Drake’s “You Broke My Heart” concludes “For All The Dogs: Scary Hours Edition”. This song, like “The Wick Man,” features an instrumental that makes me think of some of Drake’s early work.  Drake sings a little bit on the song, which changes things up and gives it texture, in addition to rapping with a fervor and fury that makes this song hit extra hard. Drake confronts his ex-partner for mistreating him and causing him lasting pain.


1 Virginia Beach 4:11
2 Amen (feat. Teezo Touchdown) 2:21
3 Calling For You (feat. 21 Savage) 4:45
4 Fear Of Heights 2:35
5 Daylight 2:44
6 First Person Shooter (feat. J. Cole) 4:07
7 IDGAF (feat. Yeat) 4:20
8 7969 Santa 4:19
9 Slime You Out (feat. SZA) 5:10
10 Bahamas Promises 3:04
11 Tried Our Best 3:29
12 Screw The World 1:52
13 Drew A Picasso 4:22
14 Members Only (feat. PARTYNEXTDOOR) 4:37
15 What Would Pluto Do 3:02
16 All The Parties (feat. Chief Keef) 3:38
17 8am in Charlotte 4:26
18 BBL Love 2:41
19 Gently (feat. Bad Bunny) 2:13
20 Rich Baby Daddy (feat. Sexyy Red & SZA) 5:19
21 Another Late Night (feat. Lil Yachty) 2:50
22 Away From Home 4:18
23 Polar Opposites 4:17
24 Red Button 2:40
25 Stories About My Brother 4:24
26 The Shoe Fits 6:14
27 Wick Man 3:01
28 Evil Ways (feat. J. Cole) 3:47
29 You Broke My Heart 3:50

Album Theme

Drake returns to his roots in “For All The Dogs: Scary Hours Edition,” showcasing his passion and fire on a number of stripped-back rhythms, rather than trying to fit into the current trends and sounds.

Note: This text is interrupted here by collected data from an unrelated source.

File: src/rtl/mem_stage.sv
// MEM pipeline stage: 64-word data memory behind a wait-state FSM that
// freezes upstream for WAIT_CYCLES cycles per access, plus the MEM/WB register.
module mem_stage #(
  parameter int unsigned WAIT_CYCLES = 2,
  parameter logic [31:0] BASE_ADDR   = 32'd1024
) (
  input  logic        clk,
  input  logic        rst,
  input  logic        mem_r_en,
  input  logic        mem_w_en,
  input  logic        wb_en_in,
  input  logic [3:0]  dest_in,
  input  logic [31:0] alu_result,
  input  logic [31:0] val_rm,
  output logic        freeze,
  output logic        wb_en_out,
  output logic        mem_r_en_out,
  output logic [3:0]  dest_out,
  output logic [31:0] alu_result_out,
  output logic [31:0] mem_result,
  output logic        addr_err
);

  typedef enum logic [1:0] {
    IDLE     = 2'd0,
    BUSY     = 2'd1,
    COMPLETE = 2'd2
  } state_t;

  localparam logic [2:0] WAIT_W    = 3'(WAIT_CYCLES);
  localparam logic [2:0] WAIT_LAST = 3'(WAIT_CYCLES - 1);

  state_t      state_r, state_nxt_s;
  logic [2:0]  cnt_r, cnt_nxt_s;
  logic        req_s, freeze_s, complete_s, in_range_s, we_s;
  logic [31:0] offset_s;
  logic [5:0]  idx_s;
  logic [31:0] mem_r [0:63];

  assign req_s      = mem_r_en | mem_w_en;
  assign offset_s   = alu_result - BASE_ADDR;
  assign in_range_s = (alu_result >= BASE_ADDR) && (offset_s < 32'd256);
  assign idx_s      = offset_s[7:2];
  // Writes are suppressed while reset is held so an aborted access never lands.
  assign we_s       = complete_s & mem_w_en & in_range_s & rst;
  assign freeze     = freeze_s;

  // Next-state, counter and freeze/complete decode.
  always_comb begin
    state_nxt_s = state_r;
    cnt_nxt_s   = cnt_r;
    freeze_s    = 1'b0;
    complete_s  = 1'b0;
    case (state_r)
      IDLE: begin
        if (req_s && (WAIT_W != 3'd0)) begin
          freeze_s  = 1'b1;
          cnt_nxt_s = 3'd1;
          if (WAIT_W == 3'd1) begin
            state_nxt_s = COMPLETE;
          end else begin
            state_nxt_s = BUSY;
          end
        end else begin
          complete_s = req_s;
        end
      end
      BUSY: begin
        freeze_s  = 1'b1;
        cnt_nxt_s = cnt_r + 3'd1;
        if (cnt_r == WAIT_LAST) begin
          state_nxt_s = COMPLETE;
        end else begin
          state_nxt_s = BUSY;
        end
      end
      COMPLETE: begin
        complete_s  = 1'b1;
        cnt_nxt_s   = 3'd0;
        state_nxt_s = IDLE;
      end
      default: begin
        state_nxt_s = IDLE;
        cnt_nxt_s   = 3'd0;
      end
    endcase
  end

  // FSM state and wait counter.
  always_ff @(posedge clk or negedge rst) begin
    if (!rst) begin
      state_r <= IDLE;
      cnt_r   <= 3'd0;
    end else begin
      state_r <= state_nxt_s;
      cnt_r   <= cnt_nxt_s;
    end
  end

  // MEM/WB register: bubble while frozen, otherwise capture the instruction.
  always_ff @(posedge clk or negedge rst) begin
    if (!rst) begin
      wb_en_out      <= 1'b0;
      mem_r_en_out   <= 1'b0;
      dest_out       <= 4'd0;
      alu_result_out <= 32'd0;
      mem_result     <= 32'd0;
      addr_err       <= 1'b0;
    end else if (freeze_s) begin
      wb_en_out      <= 1'b0;
      mem_r_en_out   <= 1'b0;
      dest_out       <= 4'd0;
      alu_result_out <= 32'd0;
      mem_result     <= 32'd0;
      addr_err       <= 1'b0;
    end else begin
      wb_en_out      <= wb_en_in;
      mem_r_en_out   <= mem_r_en;
      dest_out       <= dest_in;
      alu_result_out <= alu_result;
      mem_result     <= (mem_r_en && in_range_s) ? mem_r[idx_s] : 32'd0;
      addr_err       <= req_s & ~in_range_s;
    end
  end

  // Data memory; contents intentionally survive reset.
  always_ff @(posedge clk) begin
    if (we_s) begin
      mem_r[idx_s] <= val_rm;
    end
  end

endmodule
`config.mk`:
```
export PLATFORM = sky130hd
export DESIGN_NAME = binarization_threshold_ctrl
export DESIGN_NICKNAME = d
export VERILOG_FILES = /design/src/rtl/binarization_pkg.sv /design/src/rtl/binarization_mean_acc.sv /design/src/rtl/binarization_threshold_ctrl.sv
export SDC_FILE = /design/constraint.sdc
export NUM_CORES = 1
export LEC_CHECK = 0
export BUFFER_PORTS_ARGS = -buffer_cell sky130_fd_sc_hd__buf_2
export CORE_MARGIN = 2
export CORE_UTILIZATION = 30
export DETAILED_ROUTE_END_ITERATION = 16
export PLACE_DENSITY = 0.5
export SLEW_MARGIN = 20
export SYNTH_ARGS = -nofsm -noshare
export SYNTH_HDL_FRONTEND = slang
export SYNTH_HIERARCHICAL = 1
export SYNTH_SLANG_ARGS = --single-unit
```
`constraint.sdc`:
```
create_clock -name clk -period 2.76 [get_ports clk]
set_input_delay 0.552 -clock clk [delete_from_list [all_inputs] [get_ports clk]]
set_output_delay 0.552 -clock clk [all_outputs]
set_load 0.01 [all_outputs]
```
==> src/rtl/numbo_pkg.sv <==
// Shared types and defaults for the numbotron register bank.
package numbo_pkg;

  localparam int NREGS_DEF = 8;
  localparam int WIDTH_DEF = 8;

  typedef enum logic [1:0] {
    OP_HOLD,
    OP_INC,
    OP_DEC
  } op_t;

  // Opposing masks on the same register cancel.
  function automatic op_t op_of(input logic inc, input logic dec);
    op_t op;
    op = OP_HOLD;
    if (inc && !dec) op = OP_INC;
    else if (dec && !inc) op = OP_DEC;
    return op;
  endfunction

endpackage

==> src/rtl/numbo_counter.sv <==
// One register cell: sequencer op, preset, and UI edit with wrap/floor handling.
module numbo_counter
  import numbo_pkg::*;
#(
  parameter int WIDTH = WIDTH_DEF,
  parameter logic [WIDTH-1:0] RST_VAL = '0
) (
  input  logic             clk,
  input  logic             rstb,
  input  op_t              op,
  input  logic             preset,
  input  logic [WIDTH-1:0] preset_val,
  input  logic             clr,
  input  logic             edit_inc,
  output logic [WIDTH-1:0] value,
  output logic             zero,
  output logic             ovf,
  output logic             unf
);

  logic [WIDTH-1:0] next_value;

  // Caller guarantees op is OP_HOLD whenever a UI edit is allowed.
  always_comb begin
    next_value = value;
    ovf        = 1'b0;
    unf        = 1'b0;
    if (preset) begin
      next_value = preset_val;
    end else if (op == OP_INC) begin
      next_value = value + WIDTH'(1);
      ovf        = (value == '1);
    end else if (op == OP_DEC) begin
      if (value != '0) next_value = value - WIDTH'(1);
      else             unf        = 1'b1;
    end else if (clr) begin
      next_value = '0;
    end else if (edit_inc) begin
      next_value = value + WIDTH'(1);
    end
  end

  always_ff @(posedge clk or negedge rstb) begin
    if (!rstb) value <= RST_VAL;
    else       value <= next_value;
  end

  assign zero = (value == '0);

endmodule
[src/rtl/playback_control_fsm.sv]
// Keyboard command decoder, restart handshake sequencer and sample-strobe divider for the flash audio reader.
// Outputs are registered and update one clk_in cycle after the command or ack that causes them.
// Optional macro RESTART_PAUSE_EN: when defined, a completed restart also stops playback until 'E'.
module playback_control_fsm #(
  parameter int DIV_W       = 16,
  parameter int DIV_DEFAULT = 2273,
  parameter int DIV_STEP    = 64,
  parameter int DIV_MIN     = 256,
  parameter int DIV_MAX     = 65535
) (
  input  logic             clk_in,
  input  logic             reset,
  input  logic [7:0]       kbd_char,
  input  logic             kbd_valid,
  input  logic             speed_up,
  input  logic             speed_down,
  input  logic             speed_reset,
  input  logic             restart_ack,
  output logic             play_enable,
  output logic             direction,
  output logic             restart,
  output logic             sample_strobe,
  output logic [DIV_W-1:0] divisor
);

  typedef enum logic [1:0] {
    CMD      = 2'd0,
    WAIT_ACK = 2'd1,
    RELEASE  = 2'd2
  } state_t;

  // Divisor arithmetic runs one bit wider so neither bound can wrap.
  localparam logic [DIV_W:0]   LP_MIN  = (DIV_W+1)'(DIV_MIN);
  localparam logic [DIV_W:0]   LP_MAX  = (DIV_W+1)'(DIV_MAX);
  localparam logic [DIV_W:0]   LP_STEP = (DIV_W+1)'(DIV_STEP);
  localparam logic [DIV_W-1:0] LP_DEF  = DIV_W'(DIV_DEFAULT);
  localparam logic [DIV_W-1:0] LP_ONE  = DIV_W'(1);

  state_t           r_state;
  logic             r_play;
  logic             r_dir;
  logic             r_restart;
  logic             r_strobe;
  logic [DIV_W-1:0] r_div;
  logic [DIV_W-1:0] r_cnt;

  logic [7:0]       w_lc;
  logic             w_key_e;
  logic             w_key_d;
  logic             w_key_f;
  logic             w_key_b;
  logic             w_key_r;
  logic [DIV_W:0]   w_div_wide;
  logic [DIV_W:0]   w_div_dec;
  logic [DIV_W:0]   w_div_inc;
  logic [DIV_W-1:0] w_div_nxt;

  // Setting bit 5 folds upper-case letters onto lower-case for case-insensitive decode.
  assign w_lc    = kbd_char | 8'h20;
  assign w_key_e = kbd_valid && (w_lc == 8'h65);
  assign w_key_d = kbd_valid && (w_lc == 8'h64);
  assign w_key_f = kbd_valid && (w_lc == 8'h66);
  assign w_key_b = kbd_valid && (w_lc == 8'h62);
  assign w_key_r = kbd_valid && (w_lc == 8'h72);

  assign w_div_wide = {1'b0, r_div};
  assign w_div_dec  = w_div_wide - LP_STEP;
  assign w_div_inc  = w_div_wide + LP_STEP;

  // Next divisor: reset beats everything, simultaneous up/down cancel, then saturating step.
  always_comb begin
    w_div_nxt = r_div;
    if (speed_reset) begin
      w_div_nxt = LP_DEF;
    end else if (speed_up && speed_down) begin
      w_div_nxt = r_div;
    end else if (speed_up) begin
      w_div_nxt = (w_div_wide >= LP_MIN + LP_STEP) ? w_div_dec[DIV_W-1:0] : LP_MIN[DIV_W-1:0];
    end else if (speed_down) begin
      w_div_nxt = (w_div_inc > LP_MAX) ? LP_MAX[DIV_W-1:0] : w_div_inc[DIV_W-1:0];
    end
  end

  // Command decode and restart handshake; later assignments intentionally override earlier ones.
  always_ff @(posedge clk_in or posedge reset) begin
    if (reset) begin
      r_state   <= CMD;
      r_play    <= 1'b0;
      r_dir     <= 1'b0;
      r_restart <= 1'b0;
    end else begin
      if (w_key_e) r_play <= 1'b1;
      if (w_key_d) r_play <= 1'b0;
      if (w_key_f) r_dir  <= 1'b0;
      if (w_key_b) r_dir  <= 1'b1;
      case (r_state)
        CMD: begin
          if (w_key_r) begin
            r_restart <= 1'b1;
            r_state   <= WAIT_ACK;
          end
        end
        WAIT_ACK: begin
          // No timeout: the reader always answers eventually.
          if (restart_ack) begin
            r_restart <= 1'b0;
            r_state   <= RELEASE;
`ifdef RESTART_PAUSE_EN
            r_play    <= 1'b0;
`endif
          end
        end
        RELEASE: begin
          if (!restart_ack) r_state <= CMD;
        end
        default: r_state <= CMD;
      endcase
    end
  end

  // Strobe divider and divisor register; a new divisor is only picked up on the next reload.
  always_ff @(posedge clk_in or posedge reset) begin
    if (reset) begin
      r_div    <= LP_DEF;
      r_cnt    <= LP_DEF - LP_ONE;
      r_strobe <= 1'b0;
    end else begin
      r_div <= w_div_nxt;
      if (r_cnt == '0) begin
        r_strobe <= 1'b1;
        r_cnt    <= r_div - LP_ONE;
      end else begin
        r_strobe <= 1'b0;
        r_cnt    <= r_cnt - LP_ONE;
      end
    end
  end

  assign play_enable   = r_play;
  assign direction     = r_dir;
  assign restart       = r_restart;
  assign sample_strobe = r_strobe;
  assign divisor       = r_div;

endmodule

[config.mk]
export PLATFORM = sky130hd
export DESIGN_NAME = playback_control_fsm
export DESIGN_NICKNAME = d
export VERILOG_FILES = /design/src/rtl/playback_control_fsm.sv
export SDC_FILE = /design/constraint.sdc
export NUM_CORES = 1
export LEC_CHECK = 0
export ABC_CLOCK_PERIOD_IN_PS = 7500
export BUFFER_PORTS_ARGS = -buffer_cell sky130_fd_sc_hd__buf_2
export CAP_MARGIN = 20
export CORE_MARGIN = 10
export CORE_UTILIZATION = 44
export CTS_BUF_LIST = sky130_fd_sc_hd__clkbuf_2
export DETAILED_ROUTE_END_ITERATION = 6
export HOLD_SLACK_MARGIN = 0.1
export MAX_ROUTING_LAYER = met4
export PLACE_DENSITY = 0.63
export SLEW_MARGIN = 25
export SYNTH_ARGS = -nofsm -noshare
export SYNTH_HDL_FRONTEND = slang
export SYNTH_SLANG_ARGS = --single-unit
export TNS_END_PERCENT = 50
[constraint.sdc]
create_clock -name clk_in -period 7.5 [get_ports clk_in]
set_input_delay 2.25 -clock clk_in [delete_from_list [all_inputs] [get_ports clk_in]]
set_output_delay 2.25 -clock clk_in [all_outputs]
set_load 0.02 [all_outputs]
### After elaboration in Yosys (flattened, before gate mapping)

Index checks and enable logic that the tools add are counted.

* output and inout bits: 20
* input port bits: 15
* register bits: 38
* word-level logic and storage cells: 58

* order comparisons: 2
* reductions and logical operators: 15
* muxes and demuxes: 19
* $add $sub $neg: 4
* equality and inequality tests: 11

Operators with widths (count)
* 16-bit 2-to-1 mux: 7
* 7-bit by 6-bit equality test with 1-bit output (second input constant): 5
* 16-bit by 1-bit subtractor with 16-bit output (second input constant): 2
* 16-bit by 7-bit adder with 17-bit output (second input constant): 1
* 17-bit by 16-bit greater-than comparator with 1-bit output (second input constant): 1
* 16-bit by 9-bit >= comparator with 1-bit output (second input constant): 1
* 16-bit logical NOT: 1
* 16-bit by 7-bit subtractor with 16-bit output (second input constant): 1
* 2-bit inequality test (second input constant): 4
* 1-bit 2-to-1 mux: 7
* 1-bit logical AND: 6
* 2-bit 2-to-1 mux: 3
* 2-bit case mux with 3 select lines: 1
* 3-bit AND reduction: 2
* 2-bit nonzero test: 3
* 3-bit nonzero test: 1
* 2-bit by 1-bit equality test with 1-bit output (second input constant): 1
* 2-bit equality test (second input constant): 1
* 2-bit logical NOT: 1
* 1-bit case mux with 2 select lines: 1
* 2-bit AND reduction: 1

### Logic depth before layout (Yosys ltp)

Gate-level depths: netlist of the first run.

* depth after elaboration: 7
* depth in mapped cells: 14

### Least setup slack after synthesis of the first run

OpenSTA, ideal clock, no wires.

* path kind: input to register
* from: input speed_down
* to: register r_div[8], in the netlist divisor[8]
* stages on the path: 6
* data required time: 7380 ps
* path slack: 4033 ps
* arrival time: 3348 ps
* cells stage by stage: clkbuf_1 nand2b_1 nand2_1 a21boi_0 or4_1 and3_1

* cells in the longest elaborated chain, start to end: 3
* elaborated cells on any way between the ends: 4

RTL lines
* start: declaration: RTL line 16 `input logic speed_down,`
* 1-bit logical AND: RTL line 75 `end else if (speed_up && speed_down) begin`
* 2-bit inequality test (no source line)
* 2-bit AND reduction (no source line) (*)
* end signal: assignment: RTL line 128 `r_div <= w_div_nxt;`
* end: declaration: RTL line 44 `logic [DIV_W-1:0] r_div;`

Every way passes the cells marked *; elsewhere a longest branch is shown, timed or not.
A chain may end at the register's enable or synchronous reset.

### Worst setup path in the final report of the first run

* from: register r_div[8], in the netlist divisor[8]
* to: output divisor[8]

RTL lines
* end: declaration: RTL line 23 `output logic [DIV_W-1:0] divisor`

No word-level cell between the ends.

Drake presents his lyrics as a form of catharsis through confession throughout, yet his scathing critiques of rivals, lovers, fans, and critics counterbalance any introspection with an unwillingness to change.

Production Credits

The album’s production was taken care of by Drake, Teezo Touchdown, and Lil Yachty, alongside 40, Sango, Oz, Bnyx, Southside, Boi-1da, Vinylz, Tay Keith, FnZ, Jahaan Sweet, the late DJ Screw, Stwo, Gordo, Justin Raisen, and the Alchemist, among others.